● About this task:
When the line with "File: config.mk" appears below, start repeating lines exactly, and keep going through the line with "export DETAILED_ROUTE_END_ITERATION = 12"; add nothing outside that span.

━━━ Data extract ━━━

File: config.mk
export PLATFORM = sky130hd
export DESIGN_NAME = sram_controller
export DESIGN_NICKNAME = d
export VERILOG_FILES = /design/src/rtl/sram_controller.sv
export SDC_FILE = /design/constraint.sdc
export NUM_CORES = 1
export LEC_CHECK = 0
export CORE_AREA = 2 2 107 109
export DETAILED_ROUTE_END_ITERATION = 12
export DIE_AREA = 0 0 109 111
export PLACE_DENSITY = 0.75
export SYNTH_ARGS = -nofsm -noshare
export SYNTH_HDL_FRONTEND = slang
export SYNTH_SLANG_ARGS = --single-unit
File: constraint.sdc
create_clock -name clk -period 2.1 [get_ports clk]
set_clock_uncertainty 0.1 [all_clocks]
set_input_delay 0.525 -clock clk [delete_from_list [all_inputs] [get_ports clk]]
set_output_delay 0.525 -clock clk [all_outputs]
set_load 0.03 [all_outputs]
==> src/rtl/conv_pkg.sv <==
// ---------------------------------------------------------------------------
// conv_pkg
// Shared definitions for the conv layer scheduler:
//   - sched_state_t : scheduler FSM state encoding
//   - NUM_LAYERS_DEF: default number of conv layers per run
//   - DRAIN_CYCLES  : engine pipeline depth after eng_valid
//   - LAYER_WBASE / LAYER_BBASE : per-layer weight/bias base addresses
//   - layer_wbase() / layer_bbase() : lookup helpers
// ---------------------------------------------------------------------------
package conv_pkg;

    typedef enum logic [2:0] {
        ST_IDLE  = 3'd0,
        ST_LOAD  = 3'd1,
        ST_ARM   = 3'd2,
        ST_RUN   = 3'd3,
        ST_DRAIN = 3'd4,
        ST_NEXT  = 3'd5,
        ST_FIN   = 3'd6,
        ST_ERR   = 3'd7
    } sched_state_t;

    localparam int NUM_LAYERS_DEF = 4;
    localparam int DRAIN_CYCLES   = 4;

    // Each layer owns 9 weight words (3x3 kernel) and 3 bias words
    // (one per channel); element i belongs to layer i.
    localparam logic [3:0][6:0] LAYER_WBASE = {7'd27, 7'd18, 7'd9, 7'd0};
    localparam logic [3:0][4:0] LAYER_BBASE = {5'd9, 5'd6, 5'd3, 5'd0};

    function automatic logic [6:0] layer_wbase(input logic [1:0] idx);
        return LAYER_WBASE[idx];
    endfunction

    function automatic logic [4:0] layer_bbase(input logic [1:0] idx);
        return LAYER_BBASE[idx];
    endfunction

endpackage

━━━
━━━ Data extract ━━━

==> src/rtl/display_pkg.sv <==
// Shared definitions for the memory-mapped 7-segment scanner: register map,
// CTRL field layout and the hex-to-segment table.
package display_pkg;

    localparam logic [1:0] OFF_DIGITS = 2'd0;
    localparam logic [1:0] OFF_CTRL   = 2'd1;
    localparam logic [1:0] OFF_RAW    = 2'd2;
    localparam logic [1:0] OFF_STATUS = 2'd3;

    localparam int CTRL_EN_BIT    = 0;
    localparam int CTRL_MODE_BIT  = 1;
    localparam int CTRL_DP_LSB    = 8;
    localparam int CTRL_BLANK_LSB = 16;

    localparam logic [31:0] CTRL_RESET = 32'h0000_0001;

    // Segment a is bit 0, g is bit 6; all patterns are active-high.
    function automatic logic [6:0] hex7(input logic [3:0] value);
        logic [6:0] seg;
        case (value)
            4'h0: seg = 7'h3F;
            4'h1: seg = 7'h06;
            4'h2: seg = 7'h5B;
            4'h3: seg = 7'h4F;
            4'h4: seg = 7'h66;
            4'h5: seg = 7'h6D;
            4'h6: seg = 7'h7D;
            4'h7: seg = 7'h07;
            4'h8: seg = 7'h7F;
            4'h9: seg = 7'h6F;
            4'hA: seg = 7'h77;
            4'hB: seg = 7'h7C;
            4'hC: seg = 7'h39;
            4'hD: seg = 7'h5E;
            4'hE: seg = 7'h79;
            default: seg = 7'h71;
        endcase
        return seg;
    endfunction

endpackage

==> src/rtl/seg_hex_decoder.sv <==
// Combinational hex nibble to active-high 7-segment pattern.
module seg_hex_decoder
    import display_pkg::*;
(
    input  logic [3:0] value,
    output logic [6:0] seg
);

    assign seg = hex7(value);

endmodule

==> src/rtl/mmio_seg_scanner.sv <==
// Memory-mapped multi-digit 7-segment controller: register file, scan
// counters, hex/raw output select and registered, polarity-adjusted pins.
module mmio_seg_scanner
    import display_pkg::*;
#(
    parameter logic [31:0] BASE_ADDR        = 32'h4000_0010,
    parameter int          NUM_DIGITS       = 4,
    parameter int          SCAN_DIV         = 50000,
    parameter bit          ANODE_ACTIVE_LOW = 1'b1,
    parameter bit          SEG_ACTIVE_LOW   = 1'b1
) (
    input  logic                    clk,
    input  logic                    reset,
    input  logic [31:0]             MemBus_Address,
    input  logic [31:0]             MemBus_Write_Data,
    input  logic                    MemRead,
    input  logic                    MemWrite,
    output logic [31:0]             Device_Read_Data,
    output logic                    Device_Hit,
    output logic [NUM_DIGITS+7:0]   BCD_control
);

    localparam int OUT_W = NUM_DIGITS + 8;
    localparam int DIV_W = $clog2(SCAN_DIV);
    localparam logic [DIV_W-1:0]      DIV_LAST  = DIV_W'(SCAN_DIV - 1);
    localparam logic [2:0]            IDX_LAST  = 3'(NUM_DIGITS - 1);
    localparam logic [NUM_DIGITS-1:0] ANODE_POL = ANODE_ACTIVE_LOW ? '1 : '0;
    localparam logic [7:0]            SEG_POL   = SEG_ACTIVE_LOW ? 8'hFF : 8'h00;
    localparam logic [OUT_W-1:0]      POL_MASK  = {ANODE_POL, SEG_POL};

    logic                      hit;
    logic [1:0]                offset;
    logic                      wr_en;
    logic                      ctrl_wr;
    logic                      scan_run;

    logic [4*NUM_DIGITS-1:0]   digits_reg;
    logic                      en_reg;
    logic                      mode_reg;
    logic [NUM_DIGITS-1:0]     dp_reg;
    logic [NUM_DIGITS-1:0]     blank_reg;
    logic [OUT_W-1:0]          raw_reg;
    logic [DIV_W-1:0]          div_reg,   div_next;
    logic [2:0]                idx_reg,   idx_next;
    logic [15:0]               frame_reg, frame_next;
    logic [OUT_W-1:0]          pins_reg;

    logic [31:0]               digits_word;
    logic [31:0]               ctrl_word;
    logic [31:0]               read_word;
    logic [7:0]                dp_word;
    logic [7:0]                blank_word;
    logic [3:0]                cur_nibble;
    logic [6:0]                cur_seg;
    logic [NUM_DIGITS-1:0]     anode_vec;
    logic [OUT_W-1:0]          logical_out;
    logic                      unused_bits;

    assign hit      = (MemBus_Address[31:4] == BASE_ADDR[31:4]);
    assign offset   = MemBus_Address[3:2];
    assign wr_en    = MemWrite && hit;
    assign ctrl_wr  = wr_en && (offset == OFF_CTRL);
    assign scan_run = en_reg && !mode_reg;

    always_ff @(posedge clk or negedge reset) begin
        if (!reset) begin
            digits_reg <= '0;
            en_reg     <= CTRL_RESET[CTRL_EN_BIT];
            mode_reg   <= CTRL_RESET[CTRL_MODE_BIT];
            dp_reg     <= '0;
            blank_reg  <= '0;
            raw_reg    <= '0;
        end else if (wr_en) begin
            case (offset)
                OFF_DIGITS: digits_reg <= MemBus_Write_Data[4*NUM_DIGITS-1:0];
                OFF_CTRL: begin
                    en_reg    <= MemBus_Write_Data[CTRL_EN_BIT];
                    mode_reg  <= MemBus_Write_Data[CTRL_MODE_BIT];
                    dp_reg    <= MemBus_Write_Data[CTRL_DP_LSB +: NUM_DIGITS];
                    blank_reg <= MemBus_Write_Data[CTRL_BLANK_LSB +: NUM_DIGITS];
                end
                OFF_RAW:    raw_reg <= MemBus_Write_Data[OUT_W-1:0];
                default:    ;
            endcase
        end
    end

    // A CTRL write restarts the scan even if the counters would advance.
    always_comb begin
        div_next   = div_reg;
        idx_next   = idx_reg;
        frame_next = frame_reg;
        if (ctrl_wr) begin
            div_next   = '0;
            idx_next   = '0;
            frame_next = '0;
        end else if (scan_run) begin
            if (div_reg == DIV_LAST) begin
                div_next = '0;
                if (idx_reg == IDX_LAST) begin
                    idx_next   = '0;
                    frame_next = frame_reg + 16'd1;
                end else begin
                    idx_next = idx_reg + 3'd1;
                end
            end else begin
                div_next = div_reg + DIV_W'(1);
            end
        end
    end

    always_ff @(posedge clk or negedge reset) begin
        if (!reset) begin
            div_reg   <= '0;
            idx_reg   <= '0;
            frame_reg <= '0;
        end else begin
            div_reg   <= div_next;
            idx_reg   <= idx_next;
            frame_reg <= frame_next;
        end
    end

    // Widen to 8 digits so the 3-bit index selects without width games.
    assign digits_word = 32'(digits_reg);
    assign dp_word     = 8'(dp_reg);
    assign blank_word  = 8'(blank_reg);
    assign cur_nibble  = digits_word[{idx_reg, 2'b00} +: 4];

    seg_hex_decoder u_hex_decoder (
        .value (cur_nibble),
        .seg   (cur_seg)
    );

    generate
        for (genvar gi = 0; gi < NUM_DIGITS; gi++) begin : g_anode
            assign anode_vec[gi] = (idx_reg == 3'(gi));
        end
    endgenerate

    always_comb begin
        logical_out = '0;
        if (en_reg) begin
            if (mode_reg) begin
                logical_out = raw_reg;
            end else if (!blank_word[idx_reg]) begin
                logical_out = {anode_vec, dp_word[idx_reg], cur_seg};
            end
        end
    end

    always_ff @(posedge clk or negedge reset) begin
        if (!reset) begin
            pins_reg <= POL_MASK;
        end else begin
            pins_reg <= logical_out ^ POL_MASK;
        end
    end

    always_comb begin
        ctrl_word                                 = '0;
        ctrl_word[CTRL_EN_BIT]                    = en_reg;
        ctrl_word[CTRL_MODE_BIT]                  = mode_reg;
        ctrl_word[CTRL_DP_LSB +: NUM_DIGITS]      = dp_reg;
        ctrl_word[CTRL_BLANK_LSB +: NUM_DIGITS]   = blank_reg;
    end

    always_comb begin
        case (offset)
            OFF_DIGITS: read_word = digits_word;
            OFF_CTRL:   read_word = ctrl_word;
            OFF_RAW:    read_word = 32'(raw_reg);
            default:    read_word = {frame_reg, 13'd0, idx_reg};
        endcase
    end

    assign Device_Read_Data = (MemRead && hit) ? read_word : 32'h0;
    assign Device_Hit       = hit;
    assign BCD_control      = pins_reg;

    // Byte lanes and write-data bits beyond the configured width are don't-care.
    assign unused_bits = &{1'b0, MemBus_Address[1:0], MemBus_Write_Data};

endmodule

━━━
━━━ Data extract ━━━

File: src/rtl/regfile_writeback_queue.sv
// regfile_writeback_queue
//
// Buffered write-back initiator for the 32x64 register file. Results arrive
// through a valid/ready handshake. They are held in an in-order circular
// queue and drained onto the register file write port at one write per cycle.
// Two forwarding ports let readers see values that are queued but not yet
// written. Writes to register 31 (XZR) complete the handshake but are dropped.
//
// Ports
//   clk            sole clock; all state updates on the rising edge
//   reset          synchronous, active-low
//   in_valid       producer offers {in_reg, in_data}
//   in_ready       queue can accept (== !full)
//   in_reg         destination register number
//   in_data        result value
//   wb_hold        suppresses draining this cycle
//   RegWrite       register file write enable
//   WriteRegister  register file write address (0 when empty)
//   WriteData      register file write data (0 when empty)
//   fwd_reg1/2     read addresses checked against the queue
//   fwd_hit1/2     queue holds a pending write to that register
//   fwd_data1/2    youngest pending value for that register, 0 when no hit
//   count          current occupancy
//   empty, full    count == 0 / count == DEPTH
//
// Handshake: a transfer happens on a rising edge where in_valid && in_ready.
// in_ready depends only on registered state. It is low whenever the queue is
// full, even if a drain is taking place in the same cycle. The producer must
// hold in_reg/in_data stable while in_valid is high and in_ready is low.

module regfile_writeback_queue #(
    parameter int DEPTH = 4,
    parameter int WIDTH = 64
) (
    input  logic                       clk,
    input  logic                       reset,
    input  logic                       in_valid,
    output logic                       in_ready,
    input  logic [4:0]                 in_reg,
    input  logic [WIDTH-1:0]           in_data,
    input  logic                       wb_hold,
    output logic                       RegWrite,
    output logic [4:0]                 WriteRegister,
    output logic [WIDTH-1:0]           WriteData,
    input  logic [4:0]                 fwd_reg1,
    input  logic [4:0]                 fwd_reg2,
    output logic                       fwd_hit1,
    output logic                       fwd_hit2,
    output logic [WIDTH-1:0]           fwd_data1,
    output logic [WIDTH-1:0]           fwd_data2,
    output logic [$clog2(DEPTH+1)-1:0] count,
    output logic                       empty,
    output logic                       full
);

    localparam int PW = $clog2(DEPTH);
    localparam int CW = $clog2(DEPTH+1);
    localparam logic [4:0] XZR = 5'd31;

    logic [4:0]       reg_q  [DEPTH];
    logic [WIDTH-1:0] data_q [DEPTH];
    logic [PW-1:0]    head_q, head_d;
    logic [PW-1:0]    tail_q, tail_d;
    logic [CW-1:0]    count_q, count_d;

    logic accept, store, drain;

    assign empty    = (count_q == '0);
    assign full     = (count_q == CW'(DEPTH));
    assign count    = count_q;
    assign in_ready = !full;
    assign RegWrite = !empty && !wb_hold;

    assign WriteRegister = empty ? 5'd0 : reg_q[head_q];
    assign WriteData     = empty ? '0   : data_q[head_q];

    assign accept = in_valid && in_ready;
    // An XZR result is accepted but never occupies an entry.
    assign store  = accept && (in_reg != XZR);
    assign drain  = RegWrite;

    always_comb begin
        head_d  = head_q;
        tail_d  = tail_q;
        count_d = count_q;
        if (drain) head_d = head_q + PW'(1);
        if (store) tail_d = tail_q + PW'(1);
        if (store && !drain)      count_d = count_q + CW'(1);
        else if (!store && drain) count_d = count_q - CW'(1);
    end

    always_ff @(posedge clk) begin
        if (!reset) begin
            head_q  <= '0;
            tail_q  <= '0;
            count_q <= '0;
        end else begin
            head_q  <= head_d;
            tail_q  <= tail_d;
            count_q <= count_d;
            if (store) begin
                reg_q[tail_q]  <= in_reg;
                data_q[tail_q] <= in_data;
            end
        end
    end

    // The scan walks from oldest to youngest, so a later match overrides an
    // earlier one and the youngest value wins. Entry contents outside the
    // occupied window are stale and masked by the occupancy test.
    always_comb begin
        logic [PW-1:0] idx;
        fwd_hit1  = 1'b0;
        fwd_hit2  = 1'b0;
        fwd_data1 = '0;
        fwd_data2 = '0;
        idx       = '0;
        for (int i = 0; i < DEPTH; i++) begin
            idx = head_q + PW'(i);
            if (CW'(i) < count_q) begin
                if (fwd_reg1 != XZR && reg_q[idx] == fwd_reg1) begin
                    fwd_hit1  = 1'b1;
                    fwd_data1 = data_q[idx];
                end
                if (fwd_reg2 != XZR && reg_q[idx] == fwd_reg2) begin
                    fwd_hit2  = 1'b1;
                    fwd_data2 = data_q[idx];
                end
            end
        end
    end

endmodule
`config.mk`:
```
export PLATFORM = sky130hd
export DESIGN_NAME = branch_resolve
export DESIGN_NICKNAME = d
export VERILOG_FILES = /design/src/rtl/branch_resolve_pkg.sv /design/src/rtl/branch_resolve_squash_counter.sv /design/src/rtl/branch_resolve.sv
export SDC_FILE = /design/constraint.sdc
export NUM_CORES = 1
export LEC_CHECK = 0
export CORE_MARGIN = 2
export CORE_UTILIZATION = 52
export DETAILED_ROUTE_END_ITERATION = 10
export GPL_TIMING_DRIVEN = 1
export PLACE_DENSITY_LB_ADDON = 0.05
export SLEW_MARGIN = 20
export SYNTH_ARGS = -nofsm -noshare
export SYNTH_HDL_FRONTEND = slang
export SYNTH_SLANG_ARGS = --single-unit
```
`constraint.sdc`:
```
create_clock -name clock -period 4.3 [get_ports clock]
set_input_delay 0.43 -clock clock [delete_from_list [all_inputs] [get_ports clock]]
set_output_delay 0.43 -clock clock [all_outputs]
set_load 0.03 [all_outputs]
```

━━━

● Task result:
File: config.mk
export PLATFORM = sky130hd
export DESIGN_NAME = sram_controller
export DESIGN_NICKNAME = d
export VERILOG_FILES = /design/src/rtl/sram_controller.sv
export SDC_FILE = /design/constraint.sdc
export NUM_CORES = 1
export LEC_CHECK = 0
export CORE_AREA = 2 2 107 109
export DETAILED_ROUTE_END_ITERATION = 12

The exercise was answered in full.